I have the standard 18-55mm and the 50mm. I was considering a 90mm for macro shots (bugs ect) any ideas on lenses?


----------



## LondonDragon (3 Apr 2016)

Depends how much you want to spend, the Nikon 105mm 2.8 is a good option, if you are on a budget you can also look at the Sigma 105mm 1.8 or the Tamron 90mm 2.8, you can find these on ebay at decent prices.


----------



## Derek113 (3 Apr 2016)

My ideal lens would be the 150mm f/2.8 EX, but this is the best part of £800. As a total novice i cant pay that price a) my wife will leave after going nuts b) as good as it is, i cant justify that money for a lense.

My budget is £200 final.


----------



## EnderUK (3 Apr 2016)

LondonDragon said:


> Tamron 90mm 2.8, you can find these on ebay at decent prices.



I won one on ebay with an olympus fitting (no one else bidded for it).  It was then just a matter of swapping the fitting for a nikon one


----------



## Derek113 (4 Apr 2016)

Can i ask what you paid?

There is one up now for £52 but has 5 days to go. See if my luck comes in.

More important than the price, what do you think of it?


----------



## EnderUK (4 Apr 2016)

Think it was about 70 quid. The ones that have Nikon or Cannon fittings have more activity.


----------



## Derek113 (4 Apr 2016)

In terms of focus and quality how do you find the lens? I looked at the 105mm and have been told that this lens (the 105mm) is the one to get. However the 90mm rates high but there are few example photos to be found.


----------



## Bacms (12 Apr 2016)

With £200 you have to look into used market. Both the Tamron or the sigma will give you excellent results and you can also try to hunt eBay for the non stabilized versions which are going cheaper than the current ones and are equally as good in image terms. Also remember that you will be using it on a crop factor sensor so the focal length needs to be multiplied by 1.5x


----------



## LondonDragon (12 Apr 2016)

I have no experience with the Sigma macro, but the Tamron has a tendency to focus hunt if you are using auto focus, but when I use my Tamron 90mm I always do manual anyway, just be aware of that.


----------



## Bacms (12 Apr 2016)

LondonDragon said:


> I have no experience with the Sigma macro, but the Tamron has a tendency to focus hunt if you are using auto focus, but when I use my Tamron 90mm I always do manual anyway, just be aware of that.
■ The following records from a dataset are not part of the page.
File: src/rtl/noise_log_if.sv
`default_nettype none
// ============================================================================
// Module     : noise_log_if
// Description: Bundle of the noise-log FIFO write/read/status signals.
// Revision   : 1.0 - initial release
// ============================================================================
interface noise_log_if #(
    parameter int DEPTH = 16,
    parameter int WIDTH = 8
);
    logic                     store_en;
    logic [WIDTH-1:0]         voltage;
    logic                     clear;
    logic                     rd_en;
    logic [WIDTH-1:0]         rd_data;
    logic                     rd_valid;
    logic                     empty;
    logic                     full;
    logic [$clog2(DEPTH):0]   count;
    logic                     overflow;
    logic [WIDTH-1:0]         first_hit;
    logic                     hit_valid;

    modport master (
        output store_en, voltage, clear, rd_en,
        input  rd_data, rd_valid, empty, full, count, overflow, first_hit, hit_valid
    );

    modport slave (
        input  store_en, voltage, clear, rd_en,
        output rd_data, rd_valid, empty, full, count, overflow, first_hit, hit_valid
    );
endinterface
`default_nettype wire

File: src/rtl/noise_log.sv
`default_nettype none
// ============================================================================
// Module     : noise_log
// Description: FIFO log of DAC codes at which noise was detected, with sticky
//              overflow flag and capture of the first logged voltage.
// Revision   : 1.0 - initial release
// ============================================================================
module noise_log #(
    parameter int DEPTH = 16,
    parameter int WIDTH = 8
) (
    input  wire             clk,
    input  wire             reset,
    noise_log_if.slave      bus
);
    localparam int c_AW = $clog2(DEPTH);
    localparam int c_CW = c_AW + 1;

    logic [WIDTH-1:0] r_mem [DEPTH];
    logic [c_AW-1:0]  r_head;
    logic [c_AW-1:0]  r_tail;
    logic [c_CW-1:0]  r_count;
    logic             r_empty;
    logic             r_full;
    logic             r_overflow;
    logic             r_rd_valid;
    logic [WIDTH-1:0] r_rd_data;
    logic [WIDTH-1:0] r_first_hit;
    logic             r_hit_valid;

    logic             w_rd_acc;
    logic             w_wr_acc;
    logic [c_CW-1:0]  w_count_nxt;

    // A read frees a slot in the same cycle, so a full buffer still accepts a
    // write when it is paired with a read; an empty buffer never falls through.
    assign w_rd_acc = bus.rd_en && !r_empty;
    assign w_wr_acc = bus.store_en && (!r_full || bus.rd_en);

    always_comb begin
        w_count_nxt = r_count;
        case ({w_wr_acc, w_rd_acc})
            2'b10:   w_count_nxt = r_count + c_CW'(1);
            2'b01:   w_count_nxt = r_count - c_CW'(1);
            default: w_count_nxt = r_count;
        endcase
    end

    always_ff @(posedge clk) begin
        if (!reset && !bus.clear && w_wr_acc) begin
            r_mem[r_tail] <= bus.voltage;
        end
    end

    always_ff @(posedge clk) begin
        if (reset) begin
            r_head      <= '0;
            r_tail      <= '0;
            r_count     <= '0;
            r_empty     <= 1'b1;
            r_full      <= 1'b0;
            r_overflow  <= 1'b0;
            r_rd_valid  <= 1'b0;
            r_rd_data   <= '0;
            r_first_hit <= '0;
            r_hit_valid <= 1'b0;
        end else if (bus.clear) begin
            r_head      <= '0;
            r_tail      <= '0;
            r_count     <= '0;
            r_empty     <= 1'b1;
            r_full      <= 1'b0;
            r_overflow  <= 1'b0;
            r_rd_valid  <= 1'b0;
            r_hit_valid <= 1'b0;
        end else begin
            r_rd_valid <= w_rd_acc;
            if (w_rd_acc) begin
                r_rd_data <= r_mem[r_head];
                r_head    <= r_head + c_AW'(1);
            end
            if (w_wr_acc) begin
                r_tail <= r_tail + c_AW'(1);
                if (!r_hit_valid) begin
                    r_first_hit <= bus.voltage;
                    r_hit_valid <= 1'b1;
                end
            end
            if (bus.store_en && !w_wr_acc) begin
                r_overflow <= 1'b1;
            end
            r_count <= w_count_nxt;
            r_empty <= (w_count_nxt == '0);
            r_full  <= (w_count_nxt == c_CW'(DEPTH));
        end
    end

    assign bus.rd_data   = r_rd_data;
    assign bus.rd_valid  = r_rd_valid;
    assign bus.empty     = r_empty;
    assign bus.full      = r_full;
    assign bus.count     = r_count;
    assign bus.overflow  = r_overflow;
    assign bus.first_hit = r_first_hit;
    assign bus.hit_valid = r_hit_valid;
endmodule
`default_nettype wire

File: src/flat_wrapper.sv
// flat-port wrapper written by rule: the top's interface ports become plain ports
module noise_log_flat 
#(
    parameter int DEPTH = 16,
    parameter int WIDTH = 8
)
  (clk, reset, bus_store_en, bus_voltage, bus_clear, bus_rd_en, bus_rd_data, bus_rd_valid, bus_empty, bus_full, bus_count, bus_overflow, bus_first_hit, bus_hit_valid);
  noise_log_if #(.DEPTH(DEPTH), .WIDTH(WIDTH)) bus_i ();
  input  wire clk;
  input  wire reset;
  input wire logic [$bits(bus_i.store_en)-1:0] bus_store_en;
  input wire logic [$bits(bus_i.voltage)-1:0] bus_voltage;
  input wire logic [$bits(bus_i.clear)-1:0] bus_clear;
  input wire logic [$bits(bus_i.rd_en)-1:0] bus_rd_en;
  output wire logic [$bits(bus_i.rd_data)-1:0] bus_rd_data;
  output wire logic [$bits(bus_i.rd_valid)-1:0] bus_rd_valid;
  output wire logic [$bits(bus_i.empty)-1:0] bus_empty;
  output wire logic [$bits(bus_i.full)-1:0] bus_full;
  output wire logic [$bits(bus_i.count)-1:0] bus_count;
  output wire logic [$bits(bus_i.overflow)-1:0] bus_overflow;
  output wire logic [$bits(bus_i.first_hit)-1:0] bus_first_hit;
  output wire logic [$bits(bus_i.hit_valid)-1:0] bus_hit_valid;
  assign bus_i.store_en = bus_store_en;
  assign bus_i.voltage = bus_voltage;
  assign bus_i.clear = bus_clear;
  assign bus_i.rd_en = bus_rd_en;
  assign bus_rd_data = bus_i.rd_data;
  assign bus_rd_valid = bus_i.rd_valid;
  assign bus_empty = bus_i.empty;
  assign bus_full = bus_i.full;
  assign bus_count = bus_i.count;
  assign bus_overflow = bus_i.overflow;
  assign bus_first_hit = bus_i.first_hit;
  assign bus_hit_valid = bus_i.hit_valid;
  noise_log #(.DEPTH(DEPTH), .WIDTH(WIDTH)) u_core (.clk(clk), .reset(reset), .bus(bus_i));
endmodule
I am planning to buy the sigma but still saving money at the moment. As far I could understand that is something that cannot really be avoided as as to do with the amount of light reaching the sensor. Does it do that even when using high apertures Paulo?


----------



## Derek113 (12 Apr 2016)

Bacms said:


> With £200 you have to look into used market. Both the Tamron or the sigma will give you excellent results and you can also try to hunt eBay for the non stabilized versions which are going cheaper than the current ones and are equally as good in image terms. Also remember that you will be using it on a crop factor sensor so the focal length needs to be multiplied by 1.5x




So with the crop sensor what lens do you think will work best? As the d3100 is an entry level DSLR theres not much info on lenses.

My thoughts were

Nikon 105mm
Tokina 100mm
Nikon 70-300mm
Nikon 18-55 with extension tubes

Any thoughts.


----------



## Bacms (12 Apr 2016)

You can look at dxomark to see how the different lens perform on the Nikon D3200* http://tinyurl.com/gqj77zw*

It is important to understand the only thing the crop sensor changes is the focal length and perceived depth of field. Or in other words a 100mm macro will be the equivalent of a 150mm macro on a full frame camera. This only affects the distance you need to be from your subject to achieve the 1:1 magnification ration. Or in other words the longer the focal length the further away you can be when taking the photo. The 100mm is normally the value most people find useful since it allows them to focus at around 30cm away from their subjects so on aquarium a longer lens is better if you are trying to take pictures of a shrimp on the back of the tank but at that point you have so many factors influencing the quality of the image that the sharpness of the lens becomes less important.


----------



## LondonDragon (12 Apr 2016)

Bacms said:


> Does it do that even when using high apertures Paulo?


Does it most of the times regardless, I tend to use manual but makes using a tripod impossible on manual focus!


----------